In recent years, many elite institutions have focused on providing increased individualized assistance for students. The 2008 economic collapse sparked this trend, as colleges and universities sought to improve students’ career preparedness amidst high youth unemployment.
Services will now revolve around five career categories called verticals: Arts and Entertainment, Business, Careers with Social Impact, Education and Teaching and STEM. A specialized advisor oversees each vertical and provides industry-specific information regarding internships, alumni connections, specialized skills and interview training. The advisors will work throughout the coming months and years to enhance their respective verticals with more information and resources.

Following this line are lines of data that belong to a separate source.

[src/rtl/biriscv_csr_hpm_pkg.sv]
// Shared CSR addresses, mhpmevent field positions and decode helpers for the
// machine-mode performance-counter bank.
package biriscv_csr_hpm_pkg;

    localparam logic [3:0]  CSR_MCNT_PAGE      = 4'hB;   // mcycle/minstret/mhpmcounter B00..B9F
    localparam logic [3:0]  CSR_UCNT_PAGE      = 4'hC;   // user read-only shadows C00..C9F
    localparam int          CSR_HI_B           = 7;      // selects the upper half (B8x/C8x)
    localparam logic [11:0] CSR_MCOUNTINHIBIT  = 12'h320;
    localparam logic [11:0] CSR_MCOUNTEREN     = 12'h306;
    localparam logic [6:0]  CSR_MHPMEVENT_PAGE = 7'h19;  // 0x320..0x33F, events at 0x323+i

    localparam int HPMEVENT_SEL_MSB = 7;
    localparam int HPMEVENT_SEL_LSB = 0;
    localparam int HPMEVENT_OVIE_B  = 30;
    localparam int HPMEVENT_OF_B    = 31;

    localparam logic [4:0] IDX_CYCLE    = 5'd0;
    localparam logic [4:0] IDX_INSTRET  = 5'd2;
    localparam logic [4:0] IDX_HPM_BASE = 5'd3;

    typedef enum logic [2:0] {
        CSR_NONE,
        CSR_COUNTER,
        CSR_INHIBIT,
        CSR_COUNTEREN,
        CSR_EVENT
    } csr_kind_e;

    typedef struct packed {
        csr_kind_e  kind;
        logic       hi;
        logic       shadow;
        logic [4:0] idx;
    } csr_dec_t;

    // Bits of mcountinhibit/mcounteren that exist: 0, 2 and one per hpm counter.
    function automatic logic [31:0] impl_mask(input int num_hpm);
        logic [31:0] m;
        m = 32'h5;
        for (int i = 0; i < num_hpm; i++) m[3+i] = 1'b1;
        return m;
    endfunction

    // Counter slot s holds CSR index 0 (cycle), 2 (instret) or 3+ (hpm).
    function automatic logic [4:0] slot_idx(input int s);
        if (s == 0) return IDX_CYCLE;
        if (s == 1) return IDX_INSTRET;
        return 5'(s + 1);
    endfunction

    function automatic csr_dec_t csr_decode(input logic [11:0] addr, input int num_hpm);
        csr_dec_t d;
        logic     hpm_ok;
        d.kind   = CSR_NONE;
        d.hi     = addr[CSR_HI_B];
        d.shadow = (addr[11:8] == CSR_UCNT_PAGE);
        d.idx    = addr[4:0];
        hpm_ok   = (d.idx >= IDX_HPM_BASE) && (int'(d.idx) < int'(IDX_HPM_BASE) + num_hpm);
        if ((addr[11:8] == CSR_MCNT_PAGE || addr[11:8] == CSR_UCNT_PAGE) && addr[6:5] == 2'b00 &&
            (d.idx == IDX_CYCLE || d.idx == IDX_INSTRET || hpm_ok))
            d.kind = CSR_COUNTER;
        else if (addr == CSR_MCOUNTINHIBIT)
            d.kind = CSR_INHIBIT;
        else if (addr == CSR_MCOUNTEREN)
            d.kind = CSR_COUNTEREN;
        else if (addr[11:5] == CSR_MHPMEVENT_PAGE && hpm_ok)
            d.kind = CSR_EVENT;
        return d;
    endfunction

endpackage

[src/rtl/biriscv_hpm_counter.sv]
// One COUNTER_W-bit performance counter with independent lo/hi software writes;
// a write to either half suppresses that cycle's increment entirely.
module biriscv_hpm_counter #(
    parameter int COUNTER_W = 64
) (
    input  logic                 clk,
    input  logic                 rst_n,
    input  logic                 lo_wen_i,
    input  logic                 hi_wen_i,
    input  logic [31:0]          wdata_i,
    input  logic [1:0]           inc_i,
    input  logic                 inhibit_i,
    output logic [COUNTER_W-1:0] count_o,
    output logic                 wrap_o
);
    localparam int HI_W = COUNTER_W - 32;

    logic [COUNTER_W-1:0] count_q, count_d;
    logic [COUNTER_W:0]   sum;
    logic                 inc_en;

    assign inc_en = !inhibit_i && !lo_wen_i && !hi_wen_i && (inc_i != 2'd0);
    assign sum    = {1'b0, count_q} + (COUNTER_W+1)'(inc_i);
    assign wrap_o = inc_en && sum[COUNTER_W];

    always_comb begin
        // NOTE: default first so every path assigns count_d and no latch is inferred.
        count_d = count_q;
        if (lo_wen_i) count_d[31:0] = wdata_i;
        if (hi_wen_i) count_d[COUNTER_W-1:32] = wdata_i[HI_W-1:0];
        if (inc_en)   count_d = sum[COUNTER_W-1:0];
    end

    always_ff @(posedge clk or negedge rst_n) begin
        // NOTE: non-blocking so every flop samples pre-edge values regardless of block order.
        if (!rst_n) count_q <= '0;
        else        count_q <= count_d;
    end

    assign count_o = count_q;

endmodule

[src/rtl/biriscv_csr_hpm.sv]
// Machine-mode performance-counter CSR bank: mcycle, minstret, NUM_HPM event
// counters with overflow flags, inhibit/enable masks and a registered overflow IRQ.
module biriscv_csr_hpm
    import biriscv_csr_hpm_pkg::*;
#(
    parameter int NUM_HPM    = 4,
    parameter int NUM_EVENTS = 16,
    parameter int COUNTER_W  = 64
) (
    input  logic                  clk,
    input  logic                  rst_n,
    input  logic [1:0]            priv_i,
    input  logic [11:0]           csr_raddr_i,
    output logic [31:0]           csr_rdata_o,
    output logic                  csr_hit_o,
    output logic                  csr_fault_o,
    input  logic                  csr_wen_i,
    input  logic [11:0]           csr_waddr_i,
    input  logic [31:0]           csr_wdata_i,
    input  logic [1:0]            retire_cnt_i,
    input  logic [NUM_EVENTS-1:0] event_i,
    output logic                  ovf_irq_o
);
    localparam int          NUM_CNT   = NUM_HPM + 2;
    localparam int          NH        = (NUM_HPM > 0) ? NUM_HPM : 1;
    localparam logic [31:0] IMPL_MASK = impl_mask(NUM_HPM);

    csr_dec_t rdec, wdec;
    assign rdec = csr_decode(csr_raddr_i, NUM_HPM);
    assign wdec = csr_decode(csr_waddr_i, NUM_HPM);

    logic [31:0]                         inhibit_q, counteren_q;
    logic [NH-1:0][7:0]                  sel_q;
    logic [NH-1:0]                       ovie_q, of_q, ev_hit;
    logic                                ovf_irq_q;
    logic [NUM_CNT-1:0][COUNTER_W-1:0]   count;
    logic [NUM_CNT-1:0][1:0]             inc;
    logic [NUM_CNT-1:0]                  wrap;

    always_comb begin
        ev_hit = '0;
        for (int i = 0; i < NUM_HPM; i++)
            for (int e = 0; e < NUM_EVENTS; e++)
                if (sel_q[i] == 8'(e + 1) && event_i[e]) ev_hit[i] = 1'b1;
    end

    for (genvar s = 0; s < NUM_CNT; s++) begin : g_cnt
        localparam logic [4:0] IDX = slot_idx(s);
        logic wsel;

        if (s == 0)      begin : g_cyc  assign inc[s] = 2'd1; end
        else if (s == 1) begin : g_ret  assign inc[s] = (retire_cnt_i == 2'd3) ? 2'd2 : retire_cnt_i; end
        else             begin : g_hpm  assign inc[s] = {1'b0, ev_hit[s-2]}; end

        assign wsel = csr_wen_i && (wdec.kind == CSR_COUNTER) && !wdec.shadow && (wdec.idx == IDX);

        biriscv_hpm_counter #(.COUNTER_W(COUNTER_W)) u_cnt (
            .clk       (clk),
            .rst_n     (rst_n),
            .lo_wen_i  (wsel && !wdec.hi),
            .hi_wen_i  (wsel && wdec.hi),
            .wdata_i   (csr_wdata_i),
            .inc_i     (inc[s]),
            .inhibit_i (inhibit_q[IDX]),
            .count_o   (count[s]),
            .wrap_o    (wrap[s])
        );
    end

    always_ff @(posedge clk or negedge rst_n) begin
        if (!rst_n) begin
            inhibit_q   <= '0;
            counteren_q <= '0;
            sel_q       <= '0;
            ovie_q      <= '0;
            of_q        <= '0;
            ovf_irq_q   <= 1'b0;
        end else begin
            if (csr_wen_i && wdec.kind == CSR_INHIBIT)   inhibit_q   <= csr_wdata_i & IMPL_MASK;
            if (csr_wen_i && wdec.kind == CSR_COUNTEREN) counteren_q <= csr_wdata_i & IMPL_MASK;
            // A software write to mhpmevent overrides a same-cycle wrap.
            for (int i = 0; i < NUM_HPM; i++) begin
                if (csr_wen_i && wdec.kind == CSR_EVENT && wdec.idx == 5'(int'(IDX_HPM_BASE) + i)) begin
                    sel_q[i]  <= csr_wdata_i[HPMEVENT_SEL_MSB:HPMEVENT_SEL_LSB];
                    ovie_q[i] <= csr_wdata_i[HPMEVENT_OVIE_B];
                    of_q[i]   <= csr_wdata_i[HPMEVENT_OF_B];
                end else if (wrap[2+i]) begin
                    of_q[i] <= 1'b1;
                end
            end
            ovf_irq_q <= |(of_q & ovie_q);
        end
    end

    always_comb begin
        csr_rdata_o = '0;
        case (rdec.kind)
            CSR_COUNTER: begin
                for (int s = 0; s < NUM_CNT; s++)
                    if (slot_idx(s) == rdec.idx)
                        csr_rdata_o = rdec.hi ? 32'(count[s][COUNTER_W-1:32]) : count[s][31:0];
            end
            CSR_INHIBIT:   csr_rdata_o = inhibit_q;
            CSR_COUNTEREN: csr_rdata_o = counteren_q;
            CSR_EVENT: begin
                for (int i = 0; i < NUM_HPM; i++)
                    if (rdec.idx == 5'(int'(IDX_HPM_BASE) + i)) begin
                        csr_rdata_o[HPMEVENT_SEL_MSB:HPMEVENT_SEL_LSB] = sel_q[i];
                        csr_rdata_o[HPMEVENT_OVIE_B]                   = ovie_q[i];
                        csr_rdata_o[HPMEVENT_OF_B]                     = of_q[i];
                    end
            end
            default: ;
        endcase
    end

    assign csr_hit_o   = (rdec.kind != CSR_NONE);
    assign csr_fault_o = (rdec.kind == CSR_COUNTER) && rdec.shadow && (priv_i != 2'd3) &&
                         !counteren_q[rdec.idx];
    assign ovf_irq_o   = ovf_irq_q;

endmodule

[config.mk]
export PLATFORM = sky130hd
export DESIGN_NAME = biriscv_csr_hpm
export DESIGN_NICKNAME = d
export VERILOG_FILES = /design/src/rtl/biriscv_csr_hpm_pkg.sv /design/src/rtl/biriscv_hpm_counter.sv /design/src/rtl/biriscv_csr_hpm.sv
export SDC_FILE = /design/constraint.sdc
export NUM_CORES = 2
export LEC_CHECK = 0
export ABC_AREA = 0
export CAP_MARGIN = 20
export CORE_ASPECT_RATIO = 0.5
export CORE_MARGIN = 3
export CORE_UTILIZATION = 55
export CTS_CLUSTER_DIAMETER = 60
export DETAILED_ROUTE_END_ITERATION = 8
export GPL_TIMING_DRIVEN = 1
export HOLD_SLACK_MARGIN = 0.1
export PLACE_DENSITY = 0.76
export SYNTH_ARGS = -nofsm -noshare
export SYNTH_HDL_FRONTEND = slang
export SYNTH_SLANG_ARGS = --single-unit
[constraint.sdc]
create_clock -name clk -period 4.05 [get_ports clk]
set_input_delay 1.0125 -clock clk [delete_from_list [all_inputs] [get_ports clk]]
set_output_delay 1.0125 -clock clk [all_outputs]
set_load 0.005 [all_outputs]
==> reports/qor.csv <==
metric,value,unit
post-synthesis sequential area ratio,36.3,%
Remaining DRCs,0,
CP Launch Point,csr_raddr_i[7],
"most used cell, CP",buf_12,
H-tree levels,2,
Pwr Density,281,nW/µm²
first-pass GRT wire length,207000,µm
maxcap violations,0,
Sink Count,437,
clk buf depth,3,
Setup CP Type,in -> out,
relative slew slack,15.7,%
Clk pwr share,40.8,%
ys flop type,dfrtp_1,
initial antenna violation count,4,
HPWL after detailed placement,103000,µm
Core ar.,53000,µm²
Tightest Pin Transition,1.26,ns
clk root buf,clkbuf_16,
Cell variety after synth,79,
CP required,3.04,ns
Setup crit start kind,input port,
Critical R2R Launch,sel_q[8],
Worst Path Max Fanout,15,
placed insts,4768,
Die Wd,337,µm
Mapped Cells,3697,
via count,34784,
Psw,3.15,mW
CTS tree,built,
status,completed,
clock-pin transition on the worst setup and hold timing paths,0.07,ns
largest net degree at the start of global routing,83,
Worst-Skew Late Latency,0.61,ns
Avg WL per Cell,29.0,µm
final global-route overflow total,0,
Placer Congestion,1.09,
Int Power,7.49,mW
setup TNS,0,ns
GRT Overall Usage,47.8,%
syn avg cell area,8.14,µm²
final non-filler cell total,4868,
sequential power share,44.4,%
leak pwr,15.8,nW
net switching fraction of the power,29.6,%
Die ar.,57700,µm²
number of I/O port buffers,113,
CP Cell Sequence,buf_8 > buf_12 > buf_12 > buf_12 > buf_16 > mux2i_1 > nand2_1 > o211ai_1 > o21ai_1 > nor2_1 > nor2_1 > clkbuf_2,
Worst EP arrival,3.03,ns
Row Count,59,
FMAX,0.247,GHz
layout cells sized above 1,21.0,%
combinational power share,14.8,%
Die H,171,µm
ANT cells,0,
Syn Nets,3788,
Max Slew Vio Count,0,
post-synthesis register bit count,437,
Worst path max stage delay,0.38,ns
synth-to-layout area growth,25.9,%
Hold Path Class,in -> async,
VDD IR-drop max,294,µV
Pre-Repair DR Iteration Count,6,
Starting Density,56.8,%
vias in the first global route,32226,
kind of cell adding the most delay to the critical path,buffers and inverters,
DRT iter0 DRCs,5938,
vias per cell,7.15,
synthesized area,30100,µm²
final worst-path cycle share,99.8,%
Buffers & Inverters on Critical Path,6,
Post-DRT Antenna Nets,0,
"FFs w/ async S/R, synth",100,%
final worst path period need,4.04,ns
Fin Clk Skew,0.0322,ns
final setup violation count,0,
Fin. Hold Viols,0,
fin nets,4227,
CTS Hold Buffers Added,0,
Critical-path top delay cell,mux2i_1,
cts bufs inserted,43,
number of synthesized flops with an enable pin,0,
Ports,114,
final WL,141000,µm
Crit. End Element,output pin,
Yosys warning count,0,
power groups by stage:
stage	Sequential [mW]	Clock, mW	Combinational (mW)
2_1_floorplan	4.70	0	0.655
3_3_place_gp	4.77	0	1.38
3_5_place_dp	4.78	0	1.42
4_1_cts	4.70	4.31	1.47
5_1_grt	4.74	4.49	1.63
6_report	4.73	4.34	1.57
sequential cells by signal, indices dropped and copies added (netlist names):
signal	cells
counteren_q	6
g_cnt.u_cnt.count_o	384
inhibit_q	6
of_q	4
ovf_irq_o	1
ovie_q	4
sel_q	32
logic make-up after synthesis:
family	share of synthesized area (%)
buffers and inverters	4.27
multiplexers	9.10
AO/OA/AOI/OAI	22.5
XOR/XNOR	0.408
AND/OR/NAND/NOR	26.8
flip-flops	36.3
adder cells (fa/ha/maj)	0.524
synth_stat cells, types with 8 or more instances:
cell type  count  area share [%]
a211oi_1      71             1.8
nand3_1      243             4.0
nand2_1      504             6.3
nand2b_1      21            0.44
mux2_2        61             2.3
o22ai_1       53             1.1
buf_2         15            0.25
and4_1        35             1.0
and2_1        46            0.96
nor3b_1       17            0.42
and3_1        78             1.6
a21o_1        17            0.42
nor3_1       112             1.9
or3_1         30            0.62
a32oi_1       14            0.41
a21oi_1      153             2.5
o311ai_0      93             2.7
nand4_1       96             2.0
mux4_2        16             1.2
o32ai_1        9            0.26
nor4_1        48             1.0
a21boi_0       8            0.20
a211o_1       18            0.52
ha_1          11            0.46
mux2i_1      169             5.6
o21a_1         9            0.22
nor2_1       360             4.5
a311oi_1      16            0.47
dfrtp_1      437              36
a221oi_1      26            0.76
o211ai_1     122             3.0
nor2b_1       12            0.25
inv_1         64            0.80
a31oi_1       38            0.79
a221o_1       28            0.93
buf_1         26            0.32
o31ai_1       12            0.30
o21ai_0      213             3.5
clkbuf_1     227             2.8
or2_2          8            0.17
a22oi_1       35            0.87
or4_1         21            0.52
layout make-up:
| class | instances | area, µm² |
|---|---|---|
| Clock inverter | 16 | 183 |
| Timing Repair Buffer | 664 | 5850 |
| Fill cell | 4097 | 15100 |
| Multi-Input combinational cell | 2925 | 18500 |
| Clock buffer | 60 | 1270 |
| Inverter | 65 | 244 |
| Tap cell | 701 | 877 |
| Sequential cell | 437 | 10900 |
final timing paths:
check	to	slack, ns	cells after the start
setup / recovery	csr_rdata_o[24]	0.006	12
hold / removal	g_cnt[1].u_cnt.count_o[19]	0.44	1
setup reg to reg	g_cnt[3].u_cnt.count_o[26]	0.37	15
hold reg to reg	g_cnt[4].u_cnt.count_o[0]	0.52	2
max in group asynchronous	g_cnt[1].u_cnt.count_o[18]	2.56	3
min in group clk	g_cnt[4].u_cnt.count_o[0]	0.52	2
routing by layer:
layer | global-route usage [%] | part of all wire, %
met1 | 65.0 | 38
met2 | 65.3 | 39
met4 | 19.2 | 5.1
met5 | 0 | 0.024
met3 | 22.4 | 18
worst register-to-register path, cell delays in order (launching register included):
cell,delay [ns]
dfrtp_1,0.63
mux2_2,0.39
a221oi_1,0.28
nor2_1,0.12
a221oi_4,0.45
nor2_4,0.09
ha_1,0.23
ha_2,0.20
nand4_1,0.20
nor2_4,0.07
buf_4,0.17
and2_1,0.18
nand4_1,0.14
buf_4,0.13
nor3_1,0.04
a211o_1,0.24
metrics by stage:
step / total power [mW] / setup slack, ns / util (%) / hold WS [ns] / cell area, µm²
after CTS: 10.5 / -0.0653 / 70.9 / 0.478 / 37600
after detailed placement: 6.20 / -0.860 / 67.1 / 0.497 / 35600
final: 10.6 / 0.00611 / 71.5 / 0.441 / 37900
after floorplan: 5.36 / -0.0631 / - / 0.469 / 30100
after global placement: 6.16 / -0.817 / 66.8 / 0.485 / 35400
after global routing: 10.9 / -0.0526 / 71.5 / 0.492 / 37900
cells in the final DEF, fill, tap and decap left out, types with 84 or more instances in the layout:
cell type	count
nand4_1	96
o311ai_0	84
nor2_1	332
nand2_1	503
nor3_1	109
a21oi_1	140
o21ai_0	178
dfrtp_1	437
buf_4	489
o211ai_1	122
nand3_1	235
mux2i_1	164
what timing repair did:
item,4_1_cts,5_1_grt
cloned,4,2
pin swaps,34,33
endpoints found under the setup margin,103,152
gates resized for setup,181,109
buffers inserted,9,8
Note: power is estimated with default switching activity, not from simulation.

The Career Center will also be working on a new analytics system to provide students and graduates with more detailed information. It will conduct a survey six months after students graduate in order to create a better record of where students are working. The Center is also instituting a summer internship database to provide students with more information as they plan their summers.
For the first time, the Career Center invited all first-year students to schedule an introductory appointment with an advisor. The goal is to orient incoming students and ensure that they make use of the Center’s resources. According to Kjelleren, over 400 first-years have signed up for their career appointments thus far.
If a first-year is unsure about their interests, they complete the Career Discovery Program, through which advisors will help them investigate various careers associated with their fields of interest.
This reform could seem to indicate a shift in the College’s philosophy towards a pre-professional ideology, but Leigh Sylvia, director for communications at the Career Center, refutes that notion. The goal of the new system is to create “tangibility to liberal arts students,” Sylvia said.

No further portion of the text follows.